Plastic containers are used in hot-fill applications—e.g., to store contents that are filled at an elevated temperature, and are permitted to cool. During the hot filling process, a heated liquid content may be introduced to a plastic container. The heated liquid can displace air within the container. As the heated liquid cools, the liquid may become more soluble for air, and may draw trapped internal air in the container back into the liquid contents—which can create an additional internal vacuum. Also, as product contents sit on a shelf for a period of time, there is a phenomenon, known as water vapor transmission loss (WVTL) that can occur, for example, in connection with polyethylene terephthalate (PET) containers. With WVTL, water trapped inside of the container can migrate out of the container over the course of the product shelf-life. Such a situation can be more challenging with lighter weight containers, lightweight plastic containers may have comparatively thinner wall thicknesses (at least in portions thereof), and a WVTL rate for a container is related to material thickness.

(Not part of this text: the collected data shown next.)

`src/rtl/card_pwr_pkg.sv`:
```
// Package: shared encodings for the card interface power-state controller.
// Assumes: the power field codes are fixed by the register layout.
package card_pwr_pkg;

    localparam logic [1:0] PWR_OFF   = 2'b00;
    localparam logic [1:0] PWR_RSVD  = 2'b01;
    localparam logic [1:0] PWR_CYCLE = 2'b10;
    localparam logic [1:0] PWR_ON    = 2'b11;

    // How a single pad is driven.
    typedef enum logic [1:0] {
        PAD_HIZ  = 2'd0,
        PAD_LOW  = 2'd1,
        PAD_HIGH = 2'd2,
        PAD_FUNC = 2'd3
    } pad_mode_e;

endpackage

```
`src/rtl/pwr_field_reg.sv`:
```
// Module: pwr_field_reg
// Holds the power field and the direction polarity. It also tracks whether
// any write has happened since reset, which separates the released reset
// state from power-off (both read 00).
// Assumes: wr_en is a single-cycle strobe in the clk domain.
module pwr_field_reg (
    input  logic       clk,
    input  logic       rst_n,
    input  logic       wr_en,
    input  logic [1:0] wr_pwr,
    input  logic       wr_dirpol,
    output logic [1:0] field_q,
    output logic       dirpol_q,
    output logic       released_q,
    output logic       on_q
);
    import card_pwr_pkg::*;

    // Load the field and polarity on a write; the first write ends the released state.
    always_ff @(posedge clk) begin
        if (!rst_n) begin
            field_q    <= PWR_OFF;
            dirpol_q   <= 1'b0;
            released_q <= 1'b1;
        end else if (wr_en) begin
            field_q    <= wr_pwr;
            dirpol_q   <= wr_dirpol;
            released_q <= 1'b0;
        end
    end

    // Decode power-on from the stored state.
    always_comb begin
        on_q = !released_q && (field_q == PWR_ON);
    end

endmodule

```
`src/rtl/init_clk_gate.sv`:
```
// Module: init_clk_gate
// Counts rising edges of the card clock while in power-on and raises
// enable once INIT_CLKS edges have been seen. The count clears in every
// cycle spent outside power-on.
// Assumes: card_ck is a level synchronous to clk, slower than clk/2.
module init_clk_gate #(
    parameter int INIT_CLKS = 74
) (
    input  logic clk,
    input  logic rst_n,
    input  logic on,
    input  logic card_ck,
    output logic enable
);
    localparam int CW = $clog2(INIT_CLKS + 1);
    localparam logic [CW-1:0] CNT_MAX = CW'(INIT_CLKS);

    logic          ck_prev;
    logic [CW-1:0] cnt;
    logic          rise;

    // Remember the previous card clock level for edge detection.
    always_ff @(posedge clk) begin
        if (!rst_n) ck_prev <= 1'b0;
        else        ck_prev <= card_ck;
    end

    // Rising edge of the card clock.
    always_comb begin
        rise = card_ck && !ck_prev;
    end

    // Count edges in power-on, saturating at INIT_CLKS; clear elsewhere.
    always_ff @(posedge clk) begin
        if (!rst_n)                       cnt <= '0;
        else if (!on)                     cnt <= '0;
        else if (rise && cnt != CNT_MAX)  cnt <= cnt + 1'b1;
    end

    // Enable once the full run of edges is in.
    always_comb begin
        enable = on && (cnt == CNT_MAX);
    end

endmodule

```
`src/rtl/pad_mux.sv`:
```
// Module: pad_mux
// Turns a pad mode into an output enable and a value for one line.
// Assumes: the engine inputs matter only in PAD_FUNC.
module pad_mux (
    input  card_pwr_pkg::pad_mode_e mode,
    input  logic                    eng_oe,
    input  logic                    eng_o,
    output logic                    pad_oe,
    output logic                    pad_o
);
    import card_pwr_pkg::*;

    // Select the drive for this pad.
    always_comb begin
        unique case (mode)
            PAD_HIZ:  begin pad_oe = 1'b0;   pad_o = 1'b0;  end
            PAD_LOW:  begin pad_oe = 1'b1;   pad_o = 1'b0;  end
            PAD_HIGH: begin pad_oe = 1'b1;   pad_o = 1'b1;  end
            default:  begin pad_oe = eng_oe; pad_o = eng_o; end
        endcase
    end

endmodule

```
`src/rtl/card_pwr_ctrl.sv`:
```
// Module: card_pwr_ctrl (top)
// Card interface power-state controller. It stores the power field, gates
// the interface enable behind an initial run of card clocks, and drives the
// clock, command and data pads plus the transceiver directions.
// Assumes: synchronous active-low reset; all inputs are in the clk domain.
module card_pwr_ctrl #(
    parameter int DW        = 8,
    parameter int INIT_CLKS = 74
) (
    input  logic          clk,
    input  logic          rst_n,
    input  logic          wr_en,
    input  logic [1:0]    wr_pwr,
    input  logic          wr_dirpol,
    input  logic          card_ck_in,
    input  logic          eng_cmd_oe,
    input  logic          eng_cmd_o,
    input  logic [DW-1:0] eng_dat_oe,
    input  logic [DW-1:0] eng_dat_o,
    output logic [1:0]    pwr_field,
    output logic          dirpol,
    output logic          iface_en,
    output logic          ck_oe,
    output logic          ck_o,
    output logic          cmd_oe,
    output logic          cmd_o,
    output logic          cmd_dir,
    output logic [DW-1:0] dat_oe,
    output logic [DW-1:0] dat_o,
    output logic [DW-1:0] dat_dir
);
    import card_pwr_pkg::*;

    logic      released;
    logic      on;
    logic      en;
    pad_mode_e ck_mode;
    pad_mode_e io_mode;

    pwr_field_reg u_field (
        .clk        (clk),
        .rst_n      (rst_n),
        .wr_en      (wr_en),
        .wr_pwr     (wr_pwr),
        .wr_dirpol  (wr_dirpol),
        .field_q    (pwr_field),
        .dirpol_q   (dirpol),
        .released_q (released),
        .on_q       (on)
    );

    init_clk_gate #(.INIT_CLKS(INIT_CLKS)) u_gate (
        .clk     (clk),
        .rst_n   (rst_n),
        .on      (on),
        .card_ck (card_ck_in),
        .enable  (en)
    );

    // Pick pad modes for the clock line and the command/data lines.
    always_comb begin
        if (released) begin
            ck_mode = PAD_HIZ;
            io_mode = PAD_HIZ;
        end else if (pwr_field == PWR_CYCLE) begin
            ck_mode = PAD_LOW;
            io_mode = PAD_LOW;
        end else if (on) begin
            ck_mode = PAD_FUNC;
            io_mode = en ? PAD_FUNC : PAD_HIGH;
        end else begin
            ck_mode = PAD_HIGH;
            io_mode = PAD_HIGH;
        end
    end

    pad_mux u_ck_pad (
        .mode   (ck_mode),
        .eng_oe (1'b1),
        .eng_o  (card_ck_in),
        .pad_oe (ck_oe),
        .pad_o  (ck_o)
    );

    pad_mux u_cmd_pad (
        .mode   (io_mode),
        .eng_oe (eng_cmd_oe),
        .eng_o  (eng_cmd_o),
        .pad_oe (cmd_oe),
        .pad_o  (cmd_o)
    );

    for (genvar i = 0; i < DW; i++) begin : g_dat
        pad_mux u_dat_pad (
            .mode   (io_mode),
            .eng_oe (eng_dat_oe[i]),
            .eng_o  (eng_dat_o[i]),
            .pad_oe (dat_oe[i]),
            .pad_o  (dat_o[i])
        );
    end

    // Transceiver directions follow the enables with the selected polarity.
    always_comb begin
        cmd_dir = cmd_oe ^ dirpol;
        dat_dir = dat_oe ^ {DW{dirpol}};
    end

    // Interface enable output.
    always_comb begin
        iface_en = en;
    end

endmodule

```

There is a desire for solutions/options that help to address one or more challenges associated with hot-fill plastic containers, including lightweight plastic hot-fill containers, which may be comprised of PET. The foregoing discussion is intended only to illustrate examples of the present field and should not be taken as a disavowal of scope.

SUMMARY

A hot-fill plastic container may have a polygonal (e.g., hex-shape) sidewall portion and a plurality of panels disposed in the sidewall portion that are configured to flex in response to an internal vacuum pressure. Further, in embodiments, the container may be suitable for hot filling while having a container weight that may be 20% to 30%, or even higher percentages, below current comparative conventional weights for a plastic container that is intended to hold an equivalent volume of contents. In embodiments, the panels may be configured, e.g., adjusted or “tuned,” to provide a desired (e.g., reduced or extended) shelf-life.

The foregoing and other aspects, features, details, utilities, and/or advantages of embodiments of the present disclosure will be apparent from reading the following description, and from reviewing the accompanying drawings.

BRIEF DESCRIPTION OF THE DRAWINGS

FIG. 1 is perspective view generally illustrating an embodiment of a plastic container according to aspects and/or teachings of the present disclosure.

FIG. 2 is a front elevation view of the embodiment of a plastic container as shown in FIG. 1, shown before hot-fill.

FIG. 3 is a cross-sectional view of a portion of the plastic container taken at A-A in FIG. 3.

FIG. 4 is a side elevation view of the embodiment of the plastic container shown in FIG. 1, shown post hot fill.

FIG. 5 is a bottom plan view of the embodiment of the plastic container that is shown in FIG. 1.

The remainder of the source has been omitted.